# Thread: Definite Integral, infinite limits, complex analysis

1. ## Definite Integral, infinite limits, complex analysis

I need to show that:

$\displaystyle \displaystyle{\int_{0}^{\infty}\frac{\sin{x}}{x}\, dt=\frac{1}{2i}\int_{-\infty}^{\infty}\frac{e^{ix}-1}{x}}$

It seems obvious that i need to use

$\displaystyle \sin{x}=\frac{e^{ix}-e^{-ix}}{2i}$

but I can't get it to work.

I have tried thinking it of as a complex curve integral

$\displaystyle \displaystyle{\int_{\gamma}^{}f(z)\,dz \ \,\ \ f(z)=\frac{\sin{z}}{z}$

with

$\displaystyle \gamma(t)=t, 0<t<\infty$

and trying to use a different parametrization for $\displaystyle \gamma(t)$

2. I'd be willing to bet that you could take the RHS, substitute exp(ix) = cos(x) + i sin(x), and then use properties of even and odd functions to get the desired result. Are you sure that that -1 is in the numerator of the RHS's integrand? Because that's not such a nice feature of the problem.

3. Yes, the -1 is definitely there.
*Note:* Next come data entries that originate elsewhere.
What follows belongs to an exercise in optimizing a design on an open flow for small area and few clock cycles per item; a production flow would make more cautious choices. At most, simulation tests tie the RTL to the original design; equivalence was not proved. Power and IR drop assume default switching activity.

==> inputs of trial 87 <==
==> flow/design.v <==
`timescale 1ns/1ps
module flit_fifo
#(
   parameter int BUF_DEPTH = 4,
   parameter int DATA_W    = 64
)
(
   input  logic              io_clk_inter,
   input  logic              rst_n_inter_sync_f,
   input  logic              push_i,
   input  logic [DATA_W-1:0] push_data_i,
   input  logic              pop_i,
   output logic [DATA_W-1:0] head_o,
   output logic              empty_o,
   output logic              full_o
);
   localparam int PTR_W = (BUF_DEPTH > 1) ? $clog2(BUF_DEPTH) : 1;
   logic [DATA_W-1:0]    mem [0:BUF_DEPTH-1];
   logic [PTR_W-1:0]     rd_ptr;
   logic [PTR_W-1:0]     wr_ptr;
   logic [PTR_W-1:0]     rd_ptr_nxt;
   logic [PTR_W-1:0]     wr_ptr_nxt;
   logic                 last_push;   
   logic                 ptr_eq;
   logic                 do_push;
   logic                 do_pop;
   logic [BUF_DEPTH-1:0] rd_sel;
   assign rd_ptr_nxt = (rd_ptr == PTR_W'(BUF_DEPTH - 1)) ? '0 : rd_ptr + 1'b1;
   assign wr_ptr_nxt = (wr_ptr == PTR_W'(BUF_DEPTH - 1)) ? '0 : wr_ptr + 1'b1;
   assign ptr_eq  = (rd_ptr == wr_ptr);
   assign empty_o = ptr_eq && !last_push;
   assign full_o  = ptr_eq && last_push;
   assign do_pop  = pop_i && !empty_o;
   assign do_push = push_i && (!full_o || do_pop);
   always_comb
   begin
      head_o = '0;
      for (int i = 0; i < BUF_DEPTH; i++)
      begin
         rd_sel[i] = (rd_ptr == PTR_W'(i));
         head_o    = head_o | (mem[i] & {DATA_W{rd_sel[i]}});
      end
   end
   always_ff @(posedge io_clk_inter)
   begin
      if (do_push)
      begin
         mem[wr_ptr] <= push_data_i;
      end
   end
   always_ff @(posedge io_clk_inter)
   begin
      if (!rst_n_inter_sync_f)
      begin
         rd_ptr    <= '0;
         wr_ptr    <= '0;
         last_push <= 1'b0;
      end
      else
      begin
         if (do_push)
         begin
            wr_ptr <= wr_ptr_nxt;
         end
         if (do_pop)
         begin
            rd_ptr <= rd_ptr_nxt;
         end
         if (do_push != do_pop)
         begin
            last_push <= do_push;
         end
      end
   end
endmodule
It is straight out of the book.

Maybe it has something to do with the limit of $\displaystyle \frac{\cos{x}-1}{x}$ as x -> 0

Edit: Your idea does seem to work since $\displaystyle \frac{\cos{x}-1}{x}$ is odd and should integrate to zero. I was trying to go from the left and show it equals the right though which was obviously the wrong way. Cheers!

4. Glad you got it to work. Have a good one!